Metabolic decoupling in daily life in patients with panic disorder and agoraphobia
Introduction
Numerous studies have assessed cognitive and physiological underpinnings of panic attacks (PAs) (Papp et al., 1993), but a clear understanding of panic disorder (PD) is still lacking. Moreover, it is questionable if laboratory findings can be generalized to patients' everyday life since PD patients are particularly sensitive to experimental contexts (Abelson et al., 2007). Therefore, some studies have investigated PD patients in their daily lives. These studies found subtle but significant precursors of naturally occurring PAs in heart rate and other physiological measures (Margraf et al., 1987, Meuret et al., 2011). A rarely studied question relates to PD patients' psychophysiological functioning in the absence of PAs. Specifically, do PD patients show elevated physiological responses to challenges of daily life? Such responses would parallel subjective complaints about persistently elevated anxiety and arousal (Taylor, 1995, Brown and McNiff, 2009). Furthermore, such background psychophysiological activation might provide a basis for PAs by lowering the threshold for acute panic (Clark, 1986, Ehlers et al., 1988). The present study was concerned with the assessment of such alterations.
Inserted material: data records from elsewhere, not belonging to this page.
===== src/design/rmv_pkg.sv =====
// ----------------------------------------------------------------------------
// rmv_pkg
// Shared types and constants for the running mean / variance block.
// ----------------------------------------------------------------------------
`default_nettype none

package rmv_pkg;

  // field widths
  localparam int SAMPLE_W = 32;
  localparam int FRAC_W   = 16;
  localparam int COUNT_W  = 32;
  localparam int ABS_W    = SAMPLE_W - 1;
  localparam int SQ_W     = 64;
  localparam int DD_W     = 2 * SAMPLE_W - FRAC_W;
  localparam int VAR_W    = 48;
  localparam int SIGMA_W  = 32;

  // serial unit sizing
  localparam int DIV_W    = 64;
  localparam int STEP_W   = 7;
  localparam int SQR_W    = 2 * SAMPLE_W;
  localparam int SQRT_W   = 64;

  // configuration register indexes
  localparam logic CFG_SKIP_MISSING   = 1'b0;
  localparam logic CFG_MISSING_MARKER = 1'b1;

  // status of a bit-serial unit
  typedef struct packed {
    logic busy;
    logic done;
  } unit_stat_t;

  // sequencer states
  typedef enum logic [3:0] {
    ST_IDLE,
    ST_CHECK,
    ST_SQR,
    ST_DMEAN,
    ST_DSQ,
    ST_DABS,
    ST_VAR_GO,
    ST_DVAR,
    ST_SQRT,
    ST_DONE
  } state_t;

endpackage

`default_nettype wire


===== src/design/running_mean_variance_top.sv =====
// ----------------------------------------------------------------------------
// running_mean_variance_top
// Welford running count, mean, absolute mean, variance and standard
// deviation over a stream of signed Q16.16 samples.
// ----------------------------------------------------------------------------
// One sample is taken at a time and each gives one result beat. An accepted
// sample goes through a check step, a serial square, three passes through
// the shared bit-serial divider, a variance division and a square root,
// then a hand-over to the result register. A skipped sample or the first
// sample of a run goes through fewer steps. The next sample is taken while
// the previous result still waits on the master side.
`default_nettype none

module running_mean_variance_top
  import rmv_pkg::*;
(
  input  wire logic         clk,
  input  wire logic         rst,
  // configuration
  input  wire logic         cfg_we,
  input  wire logic         cfg_addr,
  input  wire logic [31:0]  cfg_wdata,
  // sample input
  input  wire logic         s_tvalid,
  output logic              s_tready,
  input  wire logic [31:0]  s_tdata,   // sample_value
  input  wire logic         s_tuser,   // restart
  // result output
  output logic              m_tvalid,
  input  wire logic         m_tready,
  // sample_count, running_mean, running_abs_mean, sample_variance,
  // std_deviation, one pad bit
  output logic [175:0]      m_tdata,
  output logic [1:0]        m_tuser    // variance_valid, was_skipped
);

  localparam logic [COUNT_W-1:0] COUNT_MAX = '1;
  localparam logic [ABS_W-1:0]   ABS_MAX   = '1;

  state_t state, state_next;

  // configuration registers
  logic                skip_missing;
  logic [SAMPLE_W-1:0] missing_marker;

  // statistics
  logic [COUNT_W-1:0]  count;
  logic [SAMPLE_W-1:0] mean;
  logic [ABS_W-1:0]    abs_mean;
  logic [SQ_W-1:0]     sq_sum;

  // per-item working registers
  logic [SAMPLE_W-1:0] sample;
  logic                skipped;
  logic [SAMPLE_W-1:0] dmag;
  logic                dneg;
  logic                aneg;
  logic [VAR_W-1:0]    variance;
  logic [SIGMA_W-1:0]  sigma;
  logic                var_valid;

  // serial units
  logic                div_start;
  logic [DIV_W-1:0]    div_dividend;
  logic [COUNT_W-1:0]  div_divisor;
  logic [STEP_W-1:0]   div_steps;
  logic [DIV_W-1:0]    div_quot;
  logic [COUNT_W-1:0]  div_rem;
  unit_stat_t          div_stat;
  logic                sqr_start;
  logic [SQR_W-1:0]    sqr_prod;
  unit_stat_t          sqr_stat;
  logic                sqrt_start;
  logic [SQRT_W-1:0]   sqrt_rad;
  logic [SIGMA_W-1:0]  sqrt_root;
  unit_stat_t          sqrt_stat;

  // combinational datapath
  logic [SAMPLE_W:0]   d_full;
  logic [SAMPLE_W-1:0] d_mag;
  logic [ABS_W-1:0]    abs_x;
  logic [ABS_W:0]      a_full;
  logic [ABS_W-1:0]    a_mag;
  logic [DD_W-1:0]     dd;
  logic [DD_W-1:0]     q_ceil;
  logic [DD_W-1:0]     inc;
  logic [SQ_W:0]       sq_add;
  logic [VAR_W-1:0]    var_sat;
  logic                out_free;

  // deviation from the mean and absolute-value deviation
  always_comb begin
    d_full = {sample[SAMPLE_W-1], sample} - {mean[SAMPLE_W-1], mean};
    d_mag  = d_full[SAMPLE_W] ? SAMPLE_W'(-d_full) : d_full[SAMPLE_W-1:0];
    if (sample[SAMPLE_W-1]) begin
      abs_x = (sample[SAMPLE_W-2:0] == '0) ? ABS_MAX : ABS_W'(-sample);
    end else begin
      abs_x = sample[ABS_W-1:0];
    end
    a_full = {1'b0, abs_x} - {1'b0, abs_mean};
    a_mag  = a_full[ABS_W] ? ABS_W'(-a_full) : a_full[ABS_W-1:0];
  end

  // squared deviation increment and variance saturation
  always_comb begin
    dd      = sqr_prod[SQR_W-1:FRAC_W];
    q_ceil  = div_quot[DD_W-1:0] + DD_W'(div_rem != '0);
    inc     = dd - q_ceil;
    sq_add  = {1'b0, sq_sum} + {{(SQ_W-DD_W+1){1'b0}}, inc};
    var_sat = (div_quot[DIV_W-1:VAR_W] != '0) ? '1 : div_quot[VAR_W-1:0];
  end

  assign out_free = !m_tvalid || m_tready;
  assign s_tready = (state == ST_IDLE);

  // next state
  always_comb begin
    state_next = state;
    unique case (state)
      ST_IDLE:   if (s_tvalid) state_next = ST_CHECK;
      ST_CHECK: begin
        if (skipped) begin
          state_next = (count >= COUNT_W'(2)) ? ST_VAR_GO : ST_DONE;
        end else if (count == '0) begin
          state_next = ST_DONE;
        end else begin
          state_next = ST_SQR;
        end
      end
      ST_SQR:    if (sqr_stat.done) state_next = ST_DMEAN;
      ST_DMEAN:  if (div_stat.done) state_next = ST_DSQ;
      ST_DSQ:    if (div_stat.done) state_next = ST_DABS;
      ST_DABS:   if (div_stat.done) state_next = ST_VAR_GO;
      ST_VAR_GO: state_next = ST_DVAR;
      ST_DVAR:   if (div_stat.done) state_next = ST_SQRT;
      ST_SQRT:   if (sqrt_stat.done) state_next = ST_DONE;
      ST_DONE:   if (out_free) state_next = ST_IDLE;
      default:   state_next = ST_IDLE;
    endcase
  end

  // unit launches and operand selection
  always_comb begin
    sqr_start    = (state == ST_CHECK) && !skipped && (count != '0);
    div_start    = 1'b0;
    div_dividend = '0;
    div_divisor  = count;
    div_steps    = '0;
    unique case (state)
      ST_SQR: begin
        div_start    = sqr_stat.done;
        div_dividend = {dmag, {(DIV_W-SAMPLE_W){1'b0}}};
        div_steps    = STEP_W'(SAMPLE_W);
      end
      ST_DMEAN: begin
        div_start    = div_stat.done;
        div_dividend = {dd, {(DIV_W-DD_W){1'b0}}};
        div_steps    = STEP_W'(DD_W);
      end
      ST_DSQ: begin
        div_start    = div_stat.done;
        div_dividend = {1'b0, a_mag, {(DIV_W-ABS_W-1){1'b0}}};
        div_steps    = STEP_W'(ABS_W + 1);
      end
      ST_VAR_GO: begin
        div_start    = 1'b1;
        div_dividend = sq_sum;
        div_divisor  = count - COUNT_W'(1);
        div_steps    = STEP_W'(DIV_W);
      end
      default: ;
    endcase
    sqrt_start = (state == ST_DVAR) && div_stat.done;
    sqrt_rad   = {var_sat, {(SQRT_W-VAR_W){1'b0}}};
  end

  // state register and configuration
  always_ff @(posedge clk) begin
    if (rst) begin
      state          <= ST_IDLE;
      skip_missing   <= 1'b0;
      missing_marker <= '0;
    end else begin
      state <= state_next;
      if (cfg_we) begin
        unique case (cfg_addr)
          CFG_SKIP_MISSING:   skip_missing   <= cfg_wdata[0];
          CFG_MISSING_MARKER: missing_marker <= cfg_wdata[SAMPLE_W-1:0];
          default: ;
        endcase
      end
    end
  end

  // statistics update
  always_ff @(posedge clk) begin
    if (rst) begin
      count    <= '0;
      mean     <= '0;
      abs_mean <= '0;
      sq_sum   <= '0;
    end else begin
      case (state)
        ST_IDLE: begin
          if (s_tvalid && s_tuser) begin
            count    <= '0;
            mean     <= '0;
            abs_mean <= '0;
            sq_sum   <= '0;
          end
        end
        ST_CHECK: begin
          if (!skipped) begin
            if (count != COUNT_MAX) count <= count + COUNT_W'(1);
            if (count == '0) begin
              mean     <= sample;
              abs_mean <= abs_x;
              sq_sum   <= '0;
            end
          end
        end
        ST_DMEAN: begin
          if (div_stat.done) begin
            mean <= dneg ? mean - div_quot[SAMPLE_W-1:0]
                         : mean + div_quot[SAMPLE_W-1:0];
          end
        end
        ST_DSQ: begin
          if (div_stat.done) sq_sum <= sq_add[SQ_W] ? '1 : sq_add[SQ_W-1:0];
        end
        ST_DABS: begin
          if (div_stat.done) begin
            abs_mean <= aneg ? abs_mean - div_quot[ABS_W-1:0]
                             : abs_mean + div_quot[ABS_W-1:0];
          end
        end
        default: ;
      endcase
    end
  end

  // per-item working registers
  always_ff @(posedge clk) begin
    case (state)
      ST_IDLE: begin
        if (s_tvalid) begin
          sample  <= s_tdata[SAMPLE_W-1:0];
          skipped <= skip_missing && (s_tdata[SAMPLE_W-1:0] == missing_marker);
        end
      end
      ST_CHECK: begin
        dmag      <= d_mag;
        dneg      <= d_full[SAMPLE_W];
        variance  <= '0;
        sigma     <= '0;
        var_valid <= 1'b0;
      end
      ST_DSQ: begin
        if (div_stat.done) aneg <= a_full[ABS_W];
      end
      ST_VAR_GO: var_valid <= 1'b1;
      ST_DVAR: begin
        if (div_stat.done) variance <= var_sat;
      end
      ST_SQRT: begin
        if (sqrt_stat.done) sigma <= sqrt_root;
      end
      default: ;
    endcase
  end

  // result beat register
  always_ff @(posedge clk) begin
    if (rst) begin
      m_tvalid <= 1'b0;
    end else if (state == ST_DONE && out_free) begin
      m_tvalid <= 1'b1;
    end else if (m_tready) begin
      m_tvalid <= 1'b0;
    end
  end

  always_ff @(posedge clk) begin
    if (state == ST_DONE && out_free) begin
      m_tdata <= {1'b0, sigma, variance, abs_mean, mean, count};
      m_tuser <= {skipped, var_valid};
    end
  end

  // bit-serial units
  rmv_sqr u_sqr (
    .clk     (clk),
    .rst     (rst),
    .start   (sqr_start),
    .operand (d_mag),
    .product (sqr_prod),
    .stat    (sqr_stat)
  );

  rmv_div u_div (
    .clk       (clk),
    .rst       (rst),
    .start     (div_start),
    .dividend  (div_dividend),
    .divisor   (div_divisor),
    .steps     (div_steps),
    .quotient  (div_quot),
    .remainder (div_rem),
    .stat      (div_stat)
  );

  rmv_sqrt u_sqrt (
    .clk      (clk),
    .rst      (rst),
    .start    (sqrt_start),
    .radicand (sqrt_rad),
    .root     (sqrt_root),
    .stat     (sqrt_stat)
  );

endmodule

`default_nettype wire


===== src/design/rmv_div.sv =====
// ----------------------------------------------------------------------------
// rmv_div
// Restoring divider, one quotient bit per cycle. The dividend comes in
// left aligned, so a run divides its top steps bits.
// ----------------------------------------------------------------------------
`default_nettype none

module rmv_div
  import rmv_pkg::*;
(
  input  wire logic                 clk,
  input  wire logic                 rst,
  input  wire logic                 start,
  input  wire logic [DIV_W-1:0]     dividend,
  input  wire logic [COUNT_W-1:0]   divisor,
  input  wire logic [STEP_W-1:0]    steps,
  output logic      [DIV_W-1:0]     quotient,
  output logic      [COUNT_W-1:0]   remainder,
  output unit_stat_t                stat
);

  logic [STEP_W-1:0]  cnt;
  logic               done;
  logic [DIV_W-1:0]   dq;
  logic [COUNT_W-1:0] rem;
  logic [COUNT_W-1:0] dsr;
  logic [COUNT_W:0]   trial;
  logic               ge;

  // trial subtract of the shifted remainder
  always_comb begin
    trial = {rem, dq[DIV_W-1]} - {1'b0, dsr};
    ge    = !trial[COUNT_W];
  end

  // step counter
  always_ff @(posedge clk) begin
    if (rst) begin
      cnt  <= '0;
      done <= 1'b0;
    end else begin
      done <= (cnt == STEP_W'(1)) && !start;
      if (start) begin
        cnt <= steps;
      end else if (cnt != '0) begin
        cnt <= cnt - STEP_W'(1);
      end
    end
  end

  // remainder and quotient shift registers
  always_ff @(posedge clk) begin
    if (start) begin
      dq  <= dividend;
      rem <= '0;
      dsr <= divisor;
    end else if (cnt != '0) begin
      dq  <= {dq[DIV_W-2:0], ge};
      rem <= ge ? trial[COUNT_W-1:0] : {rem[COUNT_W-2:0], dq[DIV_W-1]};
    end
  end

  assign quotient  = dq;
  assign remainder = rem;
  assign stat.busy = (cnt != '0);
  assign stat.done = done;

endmodule

`default_nettype wire


===== src/design/rmv_sqr.sv =====
// ----------------------------------------------------------------------------
// rmv_sqr
// Shift-and-add squarer, one multiplier bit per cycle, msb first.
// ----------------------------------------------------------------------------
`default_nettype none

module rmv_sqr
  import rmv_pkg::*;
(
  input  wire logic                clk,
  input  wire logic                rst,
  input  wire logic                start,
  input  wire logic [SAMPLE_W-1:0] operand,
  output logic      [SQR_W-1:0]    product,
  output unit_stat_t               stat
);

  localparam int CNT_W = $clog2(SAMPLE_W + 1);

  logic [CNT_W-1:0]    cnt;
  logic                done;
  logic [SAMPLE_W-1:0] mcand;
  logic [SAMPLE_W-1:0] mplier;
  logic [SQR_W-1:0]    acc;

  // step counter
  always_ff @(posedge clk) begin
    if (rst) begin
      cnt  <= '0;
      done <= 1'b0;
    end else begin
      done <= (cnt == CNT_W'(1)) && !start;
      if (start) begin
        cnt <= CNT_W'(SAMPLE_W);
      end else if (cnt != '0) begin
        cnt <= cnt - CNT_W'(1);
      end
    end
  end

  // accumulate one partial product per cycle
  always_ff @(posedge clk) begin
    if (start) begin
      mcand  <= operand;
      mplier <= operand;
      acc    <= '0;
    end else if (cnt != '0) begin
      acc    <= {acc[SQR_W-2:0], 1'b0}
                + (mplier[SAMPLE_W-1] ? {{(SQR_W-SAMPLE_W){1'b0}}, mcand} : '0);
      mplier <= {mplier[SAMPLE_W-2:0], 1'b0};
    end
  end

  assign product   = acc;
  assign stat.busy = (cnt != '0);
  assign stat.done = done;

endmodule

`default_nettype wire


===== src/design/rmv_sqrt.sv =====
// ----------------------------------------------------------------------------
// rmv_sqrt
// Restoring integer square root, two radicand bits and one root bit
// per cycle.
// ----------------------------------------------------------------------------
`default_nettype none

module rmv_sqrt
  import rmv_pkg::*;
(
  input  wire logic               clk,
  input  wire logic               rst,
  input  wire logic               start,
  input  wire logic [SQRT_W-1:0]  radicand,
  output logic      [SIGMA_W-1:0] root,
  output unit_stat_t              stat
);

  localparam int CNT_W = $clog2(SIGMA_W + 1);
  localparam int REM_W = SIGMA_W + 1;

  logic [CNT_W-1:0]   cnt;
  logic               done;
  logic [SQRT_W-1:0]  rad;
  logic [REM_W-1:0]   rem;
  logic [SIGMA_W-1:0] rt;
  logic [REM_W+1:0]   rem_sh;
  logic [REM_W+1:0]   trial;

  // trial subtract of 4*root+1
  always_comb begin
    rem_sh = {rem, rad[SQRT_W-1:SQRT_W-2]};
    trial  = rem_sh - {1'b0, rt, 2'b01};
  end

  // step counter
  always_ff @(posedge clk) begin
    if (rst) begin
      cnt  <= '0;
      done <= 1'b0;
    end else begin
      done <= (cnt == CNT_W'(1)) && !start;
      if (start) begin
        cnt <= CNT_W'(SIGMA_W);
      end else if (cnt != '0) begin
        cnt <= cnt - CNT_W'(1);
      end
    end
  end

  // root and remainder shift registers
  always_ff @(posedge clk) begin
    if (start) begin
      rad <= radicand;
      rem <= '0;
      rt  <= '0;
    end else if (cnt != '0) begin
      rad <= {rad[SQRT_W-3:0], 2'b00};
      if (!trial[REM_W+1]) begin
        rem <= trial[REM_W-1:0];
        rt  <= {rt[SIGMA_W-2:0], 1'b1};
      end else begin
        rem <= rem_sh[REM_W-1:0];
        rt  <= {rt[SIGMA_W-2:0], 1'b0};
      end
    end
  end

  assign root      = rt;
  assign stat.busy = (cnt != '0);
  assign stat.done = done;

endmodule

`default_nettype wire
One index of potential psychophysiological background activation in anxiety disorders is HR (Kreibig, 2010). HR is closely related to emotional processes: During intense anxiety, accelerations of up to 110 bpm have been observed (Wilhelm and Roth, 1998a). Laboratory studies demonstrated that HR elevations to acute threat are in excess of metabolic demand and beta-adrenergically mediated (Langer et al., 1979, Sherwood et al., 1986). Since much of HR variation across the day reflects movement related muscular activity, separation of metabolic and anxiety related contributions to HR is a challenge for ambulatory anxiety research. Thus, the concept of ‘additional HR’ was developed: sophisticated accelerometric measurements were used to index metabolic demand. HR acceleration in excess of these demands were considered anxiety related, additional HR (Myrtek et al., 1988). This approach has been expanded by measuring minute ventilation (Vm, the total amount of liters expired and inspired per minute) (Grossman et al., 2010; Wilhelm and Roth, 1998b). Here, we utilize both accelerometry and Vm to index metabolic contributions to HR.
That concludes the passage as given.